■ Problem details ■
Every line in the entries where "IDLE" is found should be copied.

■ Extracted records ■
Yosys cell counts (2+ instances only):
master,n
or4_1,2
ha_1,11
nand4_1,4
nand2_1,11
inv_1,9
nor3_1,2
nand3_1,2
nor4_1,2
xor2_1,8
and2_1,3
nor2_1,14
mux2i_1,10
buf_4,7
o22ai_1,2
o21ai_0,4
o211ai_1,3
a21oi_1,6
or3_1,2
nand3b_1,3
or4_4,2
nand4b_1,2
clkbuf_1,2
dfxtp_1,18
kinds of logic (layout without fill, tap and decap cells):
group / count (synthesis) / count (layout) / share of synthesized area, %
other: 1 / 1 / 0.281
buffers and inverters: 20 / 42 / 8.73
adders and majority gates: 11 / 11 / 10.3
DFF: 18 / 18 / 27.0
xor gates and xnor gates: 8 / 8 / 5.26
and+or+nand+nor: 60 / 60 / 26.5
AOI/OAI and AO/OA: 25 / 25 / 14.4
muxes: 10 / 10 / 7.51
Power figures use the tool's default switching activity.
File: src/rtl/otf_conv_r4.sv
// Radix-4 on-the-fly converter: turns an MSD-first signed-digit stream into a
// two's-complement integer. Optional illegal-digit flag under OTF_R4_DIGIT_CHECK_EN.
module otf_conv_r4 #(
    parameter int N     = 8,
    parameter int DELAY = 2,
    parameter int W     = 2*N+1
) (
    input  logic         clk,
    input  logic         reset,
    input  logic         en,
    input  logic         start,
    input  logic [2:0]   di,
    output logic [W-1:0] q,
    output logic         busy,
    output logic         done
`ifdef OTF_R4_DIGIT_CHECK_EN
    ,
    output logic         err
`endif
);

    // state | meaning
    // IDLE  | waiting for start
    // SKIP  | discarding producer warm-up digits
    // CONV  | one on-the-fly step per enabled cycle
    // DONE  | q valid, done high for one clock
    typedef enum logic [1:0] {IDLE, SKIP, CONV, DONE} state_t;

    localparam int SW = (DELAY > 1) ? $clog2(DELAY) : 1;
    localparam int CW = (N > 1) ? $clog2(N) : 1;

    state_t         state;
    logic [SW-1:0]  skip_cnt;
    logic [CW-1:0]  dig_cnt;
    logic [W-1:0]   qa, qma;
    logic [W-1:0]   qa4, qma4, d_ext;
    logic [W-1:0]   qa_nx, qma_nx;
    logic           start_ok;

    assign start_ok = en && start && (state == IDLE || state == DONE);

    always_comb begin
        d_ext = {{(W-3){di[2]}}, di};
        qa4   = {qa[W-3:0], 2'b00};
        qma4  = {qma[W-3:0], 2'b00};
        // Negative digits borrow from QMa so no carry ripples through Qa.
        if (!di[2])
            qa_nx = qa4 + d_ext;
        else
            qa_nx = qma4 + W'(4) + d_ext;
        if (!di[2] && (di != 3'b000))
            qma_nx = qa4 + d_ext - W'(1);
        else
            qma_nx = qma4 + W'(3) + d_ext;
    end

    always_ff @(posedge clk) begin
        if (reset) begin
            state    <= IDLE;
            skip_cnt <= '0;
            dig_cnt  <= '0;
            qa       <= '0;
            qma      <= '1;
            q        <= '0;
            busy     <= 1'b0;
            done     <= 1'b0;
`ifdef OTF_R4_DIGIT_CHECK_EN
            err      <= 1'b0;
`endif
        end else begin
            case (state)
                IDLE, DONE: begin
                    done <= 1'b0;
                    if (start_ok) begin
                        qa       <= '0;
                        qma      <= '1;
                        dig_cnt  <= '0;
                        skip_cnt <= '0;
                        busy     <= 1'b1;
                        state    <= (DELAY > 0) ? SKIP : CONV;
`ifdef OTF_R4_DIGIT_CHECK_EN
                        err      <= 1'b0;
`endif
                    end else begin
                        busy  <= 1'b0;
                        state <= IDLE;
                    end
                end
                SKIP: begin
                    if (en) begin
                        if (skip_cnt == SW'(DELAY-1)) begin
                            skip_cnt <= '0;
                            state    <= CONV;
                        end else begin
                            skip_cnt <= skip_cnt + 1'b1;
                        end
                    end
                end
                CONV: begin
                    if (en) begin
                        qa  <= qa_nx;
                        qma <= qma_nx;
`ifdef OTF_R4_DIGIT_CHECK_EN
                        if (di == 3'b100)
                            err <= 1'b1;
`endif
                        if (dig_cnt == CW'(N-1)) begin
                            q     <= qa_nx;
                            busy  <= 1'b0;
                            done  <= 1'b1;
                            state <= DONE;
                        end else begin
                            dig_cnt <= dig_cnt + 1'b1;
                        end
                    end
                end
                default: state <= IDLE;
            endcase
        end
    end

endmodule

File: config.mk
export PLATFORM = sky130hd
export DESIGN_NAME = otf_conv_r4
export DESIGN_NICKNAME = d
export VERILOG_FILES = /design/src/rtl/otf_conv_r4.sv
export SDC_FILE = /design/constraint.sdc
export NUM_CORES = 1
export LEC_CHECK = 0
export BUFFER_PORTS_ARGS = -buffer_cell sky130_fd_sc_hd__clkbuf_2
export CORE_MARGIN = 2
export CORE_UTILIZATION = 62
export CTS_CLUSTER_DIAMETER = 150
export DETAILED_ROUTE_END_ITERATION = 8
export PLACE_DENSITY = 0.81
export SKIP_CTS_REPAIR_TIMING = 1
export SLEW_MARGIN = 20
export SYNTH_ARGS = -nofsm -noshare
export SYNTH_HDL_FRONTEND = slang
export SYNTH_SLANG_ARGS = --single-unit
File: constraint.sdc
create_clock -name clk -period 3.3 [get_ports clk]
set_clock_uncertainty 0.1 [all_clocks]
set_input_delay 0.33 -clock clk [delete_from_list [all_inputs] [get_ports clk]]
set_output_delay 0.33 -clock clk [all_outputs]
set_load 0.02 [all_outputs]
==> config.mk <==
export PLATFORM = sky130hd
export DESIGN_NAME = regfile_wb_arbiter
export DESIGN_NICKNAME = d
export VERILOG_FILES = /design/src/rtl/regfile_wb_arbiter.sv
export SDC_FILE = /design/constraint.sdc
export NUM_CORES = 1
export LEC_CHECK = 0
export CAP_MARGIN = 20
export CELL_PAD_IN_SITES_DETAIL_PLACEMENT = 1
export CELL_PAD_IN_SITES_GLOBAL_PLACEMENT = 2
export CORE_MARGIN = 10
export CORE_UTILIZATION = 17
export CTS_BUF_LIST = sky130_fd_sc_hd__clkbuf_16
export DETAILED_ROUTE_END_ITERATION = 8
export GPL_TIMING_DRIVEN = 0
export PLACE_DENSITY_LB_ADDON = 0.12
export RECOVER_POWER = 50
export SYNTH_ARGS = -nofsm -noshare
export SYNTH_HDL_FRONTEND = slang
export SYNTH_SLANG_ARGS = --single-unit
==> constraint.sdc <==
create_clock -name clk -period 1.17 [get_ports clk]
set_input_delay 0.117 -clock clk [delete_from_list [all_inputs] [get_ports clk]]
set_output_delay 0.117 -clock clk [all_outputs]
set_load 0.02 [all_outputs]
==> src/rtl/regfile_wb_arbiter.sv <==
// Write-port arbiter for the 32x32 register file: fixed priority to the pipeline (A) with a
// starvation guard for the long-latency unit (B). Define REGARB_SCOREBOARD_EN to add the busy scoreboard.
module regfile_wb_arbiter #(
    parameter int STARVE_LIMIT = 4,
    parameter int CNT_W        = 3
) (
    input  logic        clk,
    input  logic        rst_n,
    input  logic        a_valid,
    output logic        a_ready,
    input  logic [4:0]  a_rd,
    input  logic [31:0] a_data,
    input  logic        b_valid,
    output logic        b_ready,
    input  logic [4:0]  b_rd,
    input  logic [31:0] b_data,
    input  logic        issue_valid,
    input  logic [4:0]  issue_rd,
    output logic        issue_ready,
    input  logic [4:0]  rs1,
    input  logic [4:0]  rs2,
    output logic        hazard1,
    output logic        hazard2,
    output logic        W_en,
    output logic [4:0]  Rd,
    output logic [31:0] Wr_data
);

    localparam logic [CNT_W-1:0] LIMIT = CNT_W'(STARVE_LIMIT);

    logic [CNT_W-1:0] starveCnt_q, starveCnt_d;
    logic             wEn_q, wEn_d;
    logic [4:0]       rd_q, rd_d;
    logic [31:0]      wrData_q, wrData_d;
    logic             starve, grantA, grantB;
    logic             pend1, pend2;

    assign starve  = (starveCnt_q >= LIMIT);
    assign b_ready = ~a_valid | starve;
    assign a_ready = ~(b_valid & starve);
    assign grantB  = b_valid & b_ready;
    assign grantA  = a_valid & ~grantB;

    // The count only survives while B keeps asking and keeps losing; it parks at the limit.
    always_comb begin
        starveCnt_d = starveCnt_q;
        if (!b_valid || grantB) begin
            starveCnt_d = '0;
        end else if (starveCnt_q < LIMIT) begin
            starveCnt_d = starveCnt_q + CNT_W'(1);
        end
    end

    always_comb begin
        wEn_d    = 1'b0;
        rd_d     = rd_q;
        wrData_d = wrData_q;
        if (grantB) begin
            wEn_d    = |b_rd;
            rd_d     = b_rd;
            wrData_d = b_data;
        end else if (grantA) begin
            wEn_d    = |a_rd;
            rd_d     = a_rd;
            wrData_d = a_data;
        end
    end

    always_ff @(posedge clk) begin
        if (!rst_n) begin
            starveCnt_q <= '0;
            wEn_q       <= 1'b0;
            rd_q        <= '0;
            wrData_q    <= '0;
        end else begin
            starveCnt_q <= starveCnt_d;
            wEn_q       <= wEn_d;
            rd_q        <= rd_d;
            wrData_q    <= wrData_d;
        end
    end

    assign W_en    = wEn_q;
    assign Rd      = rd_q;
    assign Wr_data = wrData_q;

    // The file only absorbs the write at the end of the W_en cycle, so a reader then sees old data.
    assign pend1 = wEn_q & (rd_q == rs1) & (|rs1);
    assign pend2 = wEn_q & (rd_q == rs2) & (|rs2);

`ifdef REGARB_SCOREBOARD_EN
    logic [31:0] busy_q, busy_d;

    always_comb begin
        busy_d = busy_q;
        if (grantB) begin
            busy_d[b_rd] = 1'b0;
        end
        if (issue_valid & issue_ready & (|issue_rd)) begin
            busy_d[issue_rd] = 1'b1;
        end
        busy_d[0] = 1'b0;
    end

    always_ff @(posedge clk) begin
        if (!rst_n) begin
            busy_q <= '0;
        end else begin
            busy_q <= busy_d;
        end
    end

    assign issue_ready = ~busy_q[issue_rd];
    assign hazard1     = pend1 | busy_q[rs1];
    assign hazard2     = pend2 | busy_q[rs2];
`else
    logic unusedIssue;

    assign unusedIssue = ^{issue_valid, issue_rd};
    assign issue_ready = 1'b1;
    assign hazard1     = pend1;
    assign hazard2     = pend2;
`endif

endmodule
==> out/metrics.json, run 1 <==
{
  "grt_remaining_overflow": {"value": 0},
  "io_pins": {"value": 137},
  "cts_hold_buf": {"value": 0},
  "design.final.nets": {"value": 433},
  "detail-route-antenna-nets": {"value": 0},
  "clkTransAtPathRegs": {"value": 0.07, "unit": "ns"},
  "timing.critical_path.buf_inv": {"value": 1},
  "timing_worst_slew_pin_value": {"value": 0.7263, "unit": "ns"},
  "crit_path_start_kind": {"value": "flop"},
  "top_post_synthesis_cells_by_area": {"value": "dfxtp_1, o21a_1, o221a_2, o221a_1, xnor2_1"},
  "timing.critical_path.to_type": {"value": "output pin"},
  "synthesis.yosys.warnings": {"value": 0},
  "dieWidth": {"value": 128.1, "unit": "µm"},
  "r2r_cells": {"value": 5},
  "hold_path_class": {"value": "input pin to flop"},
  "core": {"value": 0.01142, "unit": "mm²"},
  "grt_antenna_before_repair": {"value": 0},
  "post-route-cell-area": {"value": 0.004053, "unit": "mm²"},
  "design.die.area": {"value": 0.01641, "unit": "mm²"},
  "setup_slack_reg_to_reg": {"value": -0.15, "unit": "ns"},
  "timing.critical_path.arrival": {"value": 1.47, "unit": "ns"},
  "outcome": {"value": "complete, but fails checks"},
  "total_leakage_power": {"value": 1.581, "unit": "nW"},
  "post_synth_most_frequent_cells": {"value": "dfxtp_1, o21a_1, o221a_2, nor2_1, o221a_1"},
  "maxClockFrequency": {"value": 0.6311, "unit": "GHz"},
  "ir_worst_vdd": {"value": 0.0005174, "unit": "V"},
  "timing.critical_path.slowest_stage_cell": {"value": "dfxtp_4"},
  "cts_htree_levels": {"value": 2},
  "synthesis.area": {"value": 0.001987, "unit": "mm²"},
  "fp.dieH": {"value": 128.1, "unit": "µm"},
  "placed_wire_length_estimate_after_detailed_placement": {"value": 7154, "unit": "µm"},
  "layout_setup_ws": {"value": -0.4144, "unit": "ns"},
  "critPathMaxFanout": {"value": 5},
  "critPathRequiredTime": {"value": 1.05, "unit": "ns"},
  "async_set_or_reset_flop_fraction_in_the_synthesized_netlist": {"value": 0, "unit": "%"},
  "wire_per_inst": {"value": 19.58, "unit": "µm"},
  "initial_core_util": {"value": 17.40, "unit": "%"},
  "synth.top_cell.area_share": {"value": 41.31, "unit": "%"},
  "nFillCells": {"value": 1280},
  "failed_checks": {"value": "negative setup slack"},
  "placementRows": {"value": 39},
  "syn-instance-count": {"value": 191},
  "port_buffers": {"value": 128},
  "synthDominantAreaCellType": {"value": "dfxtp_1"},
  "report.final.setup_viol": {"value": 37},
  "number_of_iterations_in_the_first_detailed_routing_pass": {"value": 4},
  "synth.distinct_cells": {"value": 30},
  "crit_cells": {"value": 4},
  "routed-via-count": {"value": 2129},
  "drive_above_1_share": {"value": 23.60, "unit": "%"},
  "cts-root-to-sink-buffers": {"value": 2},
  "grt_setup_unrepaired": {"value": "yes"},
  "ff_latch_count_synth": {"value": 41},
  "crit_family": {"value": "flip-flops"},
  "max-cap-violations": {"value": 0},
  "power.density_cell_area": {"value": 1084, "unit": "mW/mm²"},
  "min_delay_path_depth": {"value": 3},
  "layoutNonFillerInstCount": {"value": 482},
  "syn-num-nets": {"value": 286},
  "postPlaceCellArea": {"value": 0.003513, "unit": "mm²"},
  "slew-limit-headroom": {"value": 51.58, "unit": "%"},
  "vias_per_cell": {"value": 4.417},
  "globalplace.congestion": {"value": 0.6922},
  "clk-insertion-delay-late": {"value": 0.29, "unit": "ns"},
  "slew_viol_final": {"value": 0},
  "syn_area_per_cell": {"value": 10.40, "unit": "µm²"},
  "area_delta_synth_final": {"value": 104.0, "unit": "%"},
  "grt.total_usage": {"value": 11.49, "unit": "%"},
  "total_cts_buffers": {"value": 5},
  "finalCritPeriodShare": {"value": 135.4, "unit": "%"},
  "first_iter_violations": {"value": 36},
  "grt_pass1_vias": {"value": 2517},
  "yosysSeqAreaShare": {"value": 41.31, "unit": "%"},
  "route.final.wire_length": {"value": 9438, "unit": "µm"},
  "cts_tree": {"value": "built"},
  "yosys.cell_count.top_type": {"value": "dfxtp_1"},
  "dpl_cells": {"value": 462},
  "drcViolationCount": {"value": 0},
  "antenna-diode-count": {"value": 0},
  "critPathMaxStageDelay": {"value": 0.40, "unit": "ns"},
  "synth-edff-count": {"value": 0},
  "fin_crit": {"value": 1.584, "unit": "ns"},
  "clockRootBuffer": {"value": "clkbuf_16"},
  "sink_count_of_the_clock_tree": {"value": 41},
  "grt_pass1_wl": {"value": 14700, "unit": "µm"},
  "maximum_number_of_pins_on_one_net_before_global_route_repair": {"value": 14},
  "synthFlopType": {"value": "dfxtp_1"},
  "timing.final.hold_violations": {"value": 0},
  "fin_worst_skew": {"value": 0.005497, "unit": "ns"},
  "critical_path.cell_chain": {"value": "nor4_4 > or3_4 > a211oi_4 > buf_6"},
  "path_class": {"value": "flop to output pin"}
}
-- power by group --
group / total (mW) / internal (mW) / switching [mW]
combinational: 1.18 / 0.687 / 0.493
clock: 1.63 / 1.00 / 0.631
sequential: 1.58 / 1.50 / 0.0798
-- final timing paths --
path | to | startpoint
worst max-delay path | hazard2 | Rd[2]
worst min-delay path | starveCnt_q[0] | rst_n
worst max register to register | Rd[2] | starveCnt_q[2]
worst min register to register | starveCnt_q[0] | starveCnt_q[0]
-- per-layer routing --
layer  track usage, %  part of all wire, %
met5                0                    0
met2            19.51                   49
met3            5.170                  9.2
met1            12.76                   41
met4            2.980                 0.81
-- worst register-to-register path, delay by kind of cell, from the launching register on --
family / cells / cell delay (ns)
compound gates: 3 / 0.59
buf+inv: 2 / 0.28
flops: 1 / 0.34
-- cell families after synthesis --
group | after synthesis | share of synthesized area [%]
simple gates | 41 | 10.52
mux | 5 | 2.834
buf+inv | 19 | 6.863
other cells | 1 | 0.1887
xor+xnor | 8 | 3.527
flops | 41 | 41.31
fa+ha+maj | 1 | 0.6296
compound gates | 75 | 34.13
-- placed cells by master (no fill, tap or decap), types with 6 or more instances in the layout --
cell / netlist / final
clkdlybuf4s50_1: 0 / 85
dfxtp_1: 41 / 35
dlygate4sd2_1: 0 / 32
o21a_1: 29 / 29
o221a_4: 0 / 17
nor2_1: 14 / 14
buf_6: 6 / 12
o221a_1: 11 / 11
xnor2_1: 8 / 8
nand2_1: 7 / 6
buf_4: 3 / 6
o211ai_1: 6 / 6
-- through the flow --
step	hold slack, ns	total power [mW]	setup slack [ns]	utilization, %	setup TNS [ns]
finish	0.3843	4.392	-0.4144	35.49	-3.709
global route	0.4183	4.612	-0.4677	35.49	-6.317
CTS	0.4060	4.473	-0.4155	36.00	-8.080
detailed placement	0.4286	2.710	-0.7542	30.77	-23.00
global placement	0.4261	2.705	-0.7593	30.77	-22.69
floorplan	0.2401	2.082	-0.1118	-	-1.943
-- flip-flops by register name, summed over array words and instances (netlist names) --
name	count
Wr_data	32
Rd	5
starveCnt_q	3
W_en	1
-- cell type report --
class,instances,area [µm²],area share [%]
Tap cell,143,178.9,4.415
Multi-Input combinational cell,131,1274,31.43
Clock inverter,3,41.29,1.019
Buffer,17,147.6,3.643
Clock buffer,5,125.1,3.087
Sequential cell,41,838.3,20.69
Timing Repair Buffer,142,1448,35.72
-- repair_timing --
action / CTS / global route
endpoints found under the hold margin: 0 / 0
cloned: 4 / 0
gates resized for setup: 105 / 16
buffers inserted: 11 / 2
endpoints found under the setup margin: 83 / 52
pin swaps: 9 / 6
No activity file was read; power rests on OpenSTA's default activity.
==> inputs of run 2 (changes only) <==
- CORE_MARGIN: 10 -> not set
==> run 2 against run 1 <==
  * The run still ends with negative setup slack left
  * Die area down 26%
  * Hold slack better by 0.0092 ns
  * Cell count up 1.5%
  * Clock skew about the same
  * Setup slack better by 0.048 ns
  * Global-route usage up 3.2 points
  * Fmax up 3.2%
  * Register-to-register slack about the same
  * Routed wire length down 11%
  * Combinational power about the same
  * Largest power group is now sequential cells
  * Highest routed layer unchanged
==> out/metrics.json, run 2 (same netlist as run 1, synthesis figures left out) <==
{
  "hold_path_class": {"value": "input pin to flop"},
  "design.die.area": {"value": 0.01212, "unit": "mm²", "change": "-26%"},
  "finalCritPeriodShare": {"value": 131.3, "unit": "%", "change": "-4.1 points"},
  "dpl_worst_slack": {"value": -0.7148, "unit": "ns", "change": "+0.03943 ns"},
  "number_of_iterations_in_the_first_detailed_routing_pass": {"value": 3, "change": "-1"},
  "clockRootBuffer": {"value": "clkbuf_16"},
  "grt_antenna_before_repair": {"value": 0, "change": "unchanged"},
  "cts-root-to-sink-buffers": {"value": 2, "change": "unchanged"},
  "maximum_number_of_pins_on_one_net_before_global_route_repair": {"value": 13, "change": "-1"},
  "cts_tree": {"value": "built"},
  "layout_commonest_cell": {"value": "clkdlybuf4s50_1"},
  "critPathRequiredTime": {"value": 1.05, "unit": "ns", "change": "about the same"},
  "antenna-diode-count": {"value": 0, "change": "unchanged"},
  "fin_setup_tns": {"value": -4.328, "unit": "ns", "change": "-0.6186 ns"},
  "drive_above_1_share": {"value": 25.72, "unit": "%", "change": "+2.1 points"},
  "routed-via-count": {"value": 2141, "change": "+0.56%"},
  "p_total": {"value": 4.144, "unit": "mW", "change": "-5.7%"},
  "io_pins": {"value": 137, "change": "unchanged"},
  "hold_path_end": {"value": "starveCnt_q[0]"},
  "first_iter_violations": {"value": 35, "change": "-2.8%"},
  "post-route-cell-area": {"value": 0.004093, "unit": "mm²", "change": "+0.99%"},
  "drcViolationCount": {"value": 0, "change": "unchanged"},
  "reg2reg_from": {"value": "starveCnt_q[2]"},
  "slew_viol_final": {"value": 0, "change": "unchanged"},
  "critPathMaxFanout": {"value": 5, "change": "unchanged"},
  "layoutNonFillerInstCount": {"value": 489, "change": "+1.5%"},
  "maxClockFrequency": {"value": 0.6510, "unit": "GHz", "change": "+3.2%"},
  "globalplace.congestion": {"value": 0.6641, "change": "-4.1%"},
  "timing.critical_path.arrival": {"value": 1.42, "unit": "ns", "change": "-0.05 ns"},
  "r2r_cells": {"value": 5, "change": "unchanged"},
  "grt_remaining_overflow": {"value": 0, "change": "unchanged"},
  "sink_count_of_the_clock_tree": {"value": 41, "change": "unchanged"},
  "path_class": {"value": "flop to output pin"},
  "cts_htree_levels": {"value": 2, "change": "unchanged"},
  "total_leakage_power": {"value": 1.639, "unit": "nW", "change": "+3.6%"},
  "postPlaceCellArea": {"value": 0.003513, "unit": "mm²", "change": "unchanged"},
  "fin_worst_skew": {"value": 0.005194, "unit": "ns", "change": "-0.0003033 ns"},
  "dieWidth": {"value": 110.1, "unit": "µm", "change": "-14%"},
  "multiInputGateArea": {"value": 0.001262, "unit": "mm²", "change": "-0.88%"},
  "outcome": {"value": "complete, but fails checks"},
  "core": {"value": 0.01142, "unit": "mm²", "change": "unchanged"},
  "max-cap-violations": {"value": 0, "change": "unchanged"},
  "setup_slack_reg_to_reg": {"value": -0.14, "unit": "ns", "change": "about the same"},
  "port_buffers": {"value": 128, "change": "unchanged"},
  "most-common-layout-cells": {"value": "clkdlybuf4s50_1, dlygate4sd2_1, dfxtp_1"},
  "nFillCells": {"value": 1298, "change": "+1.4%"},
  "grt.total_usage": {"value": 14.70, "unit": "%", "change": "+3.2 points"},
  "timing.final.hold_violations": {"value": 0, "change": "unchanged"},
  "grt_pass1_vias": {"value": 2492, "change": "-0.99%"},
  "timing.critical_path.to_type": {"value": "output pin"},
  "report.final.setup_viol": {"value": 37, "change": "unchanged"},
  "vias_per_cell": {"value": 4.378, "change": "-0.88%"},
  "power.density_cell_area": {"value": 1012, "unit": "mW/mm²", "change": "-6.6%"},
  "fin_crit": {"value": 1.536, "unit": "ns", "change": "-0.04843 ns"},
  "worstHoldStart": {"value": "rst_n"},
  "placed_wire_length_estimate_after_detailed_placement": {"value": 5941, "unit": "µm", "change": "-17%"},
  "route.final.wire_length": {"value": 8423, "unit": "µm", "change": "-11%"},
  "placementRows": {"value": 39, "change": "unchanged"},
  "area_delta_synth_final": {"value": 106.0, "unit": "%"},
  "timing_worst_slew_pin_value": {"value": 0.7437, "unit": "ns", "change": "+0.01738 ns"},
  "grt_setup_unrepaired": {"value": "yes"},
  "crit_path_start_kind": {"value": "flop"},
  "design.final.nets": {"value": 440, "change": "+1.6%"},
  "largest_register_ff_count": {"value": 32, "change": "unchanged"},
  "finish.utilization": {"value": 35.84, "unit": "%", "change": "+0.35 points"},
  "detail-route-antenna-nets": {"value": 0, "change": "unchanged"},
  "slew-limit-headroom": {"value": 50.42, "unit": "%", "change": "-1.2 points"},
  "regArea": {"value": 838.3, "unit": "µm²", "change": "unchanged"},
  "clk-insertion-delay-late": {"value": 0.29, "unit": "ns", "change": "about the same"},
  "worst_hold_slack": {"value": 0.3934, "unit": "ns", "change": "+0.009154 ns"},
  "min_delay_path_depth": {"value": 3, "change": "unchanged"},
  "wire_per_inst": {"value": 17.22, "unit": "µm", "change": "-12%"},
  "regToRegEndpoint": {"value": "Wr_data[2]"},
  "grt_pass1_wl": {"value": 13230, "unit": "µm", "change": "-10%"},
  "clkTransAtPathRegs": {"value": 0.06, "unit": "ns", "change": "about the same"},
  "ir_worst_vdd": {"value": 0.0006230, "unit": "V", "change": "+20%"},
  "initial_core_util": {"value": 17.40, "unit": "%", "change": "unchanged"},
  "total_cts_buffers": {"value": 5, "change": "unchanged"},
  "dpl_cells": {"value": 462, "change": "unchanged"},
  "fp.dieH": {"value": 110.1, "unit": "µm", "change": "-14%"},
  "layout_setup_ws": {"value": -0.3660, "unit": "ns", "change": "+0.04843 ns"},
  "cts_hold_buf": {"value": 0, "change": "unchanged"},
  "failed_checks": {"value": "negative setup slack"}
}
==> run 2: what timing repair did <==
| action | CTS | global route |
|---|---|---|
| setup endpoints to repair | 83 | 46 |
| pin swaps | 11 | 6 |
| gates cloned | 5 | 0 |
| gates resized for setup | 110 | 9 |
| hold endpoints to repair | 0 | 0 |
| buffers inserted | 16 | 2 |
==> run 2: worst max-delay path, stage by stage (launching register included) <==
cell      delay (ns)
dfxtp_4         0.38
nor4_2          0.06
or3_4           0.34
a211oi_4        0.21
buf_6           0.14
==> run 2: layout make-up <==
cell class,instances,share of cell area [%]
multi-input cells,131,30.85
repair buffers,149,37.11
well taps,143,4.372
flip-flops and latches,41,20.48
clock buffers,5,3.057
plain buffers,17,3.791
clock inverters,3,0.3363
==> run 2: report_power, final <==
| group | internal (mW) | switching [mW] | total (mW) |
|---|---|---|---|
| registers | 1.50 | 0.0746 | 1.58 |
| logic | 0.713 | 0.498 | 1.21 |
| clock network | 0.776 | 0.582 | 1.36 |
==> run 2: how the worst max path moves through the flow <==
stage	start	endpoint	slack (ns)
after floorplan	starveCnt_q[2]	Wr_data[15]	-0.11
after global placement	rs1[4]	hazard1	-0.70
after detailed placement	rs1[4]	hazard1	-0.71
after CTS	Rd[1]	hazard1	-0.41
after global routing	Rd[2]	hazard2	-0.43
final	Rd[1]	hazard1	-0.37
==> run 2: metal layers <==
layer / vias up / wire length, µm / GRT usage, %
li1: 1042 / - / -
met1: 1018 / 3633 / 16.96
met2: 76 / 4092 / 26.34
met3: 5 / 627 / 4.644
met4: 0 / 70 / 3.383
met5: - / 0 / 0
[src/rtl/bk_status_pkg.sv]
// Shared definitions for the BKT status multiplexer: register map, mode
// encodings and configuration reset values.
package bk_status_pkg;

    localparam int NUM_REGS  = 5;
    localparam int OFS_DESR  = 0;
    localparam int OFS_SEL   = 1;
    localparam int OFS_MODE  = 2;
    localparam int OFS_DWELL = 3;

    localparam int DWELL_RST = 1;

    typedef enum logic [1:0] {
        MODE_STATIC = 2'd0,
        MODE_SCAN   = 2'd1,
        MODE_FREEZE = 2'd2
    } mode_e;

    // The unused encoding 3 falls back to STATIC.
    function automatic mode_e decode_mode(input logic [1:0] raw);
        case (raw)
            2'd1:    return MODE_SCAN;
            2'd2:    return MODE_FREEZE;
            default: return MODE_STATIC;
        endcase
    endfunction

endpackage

■ Written response ■
    // IDLE  | waiting for start
    typedef enum logic [1:0] {IDLE, SKIP, CONV, DONE} state_t;
    assign start_ok = en && start && (state == IDLE || state == DONE);
            state    <= IDLE;
                IDLE, DONE: begin
                        state <= IDLE;
                default: state <= IDLE;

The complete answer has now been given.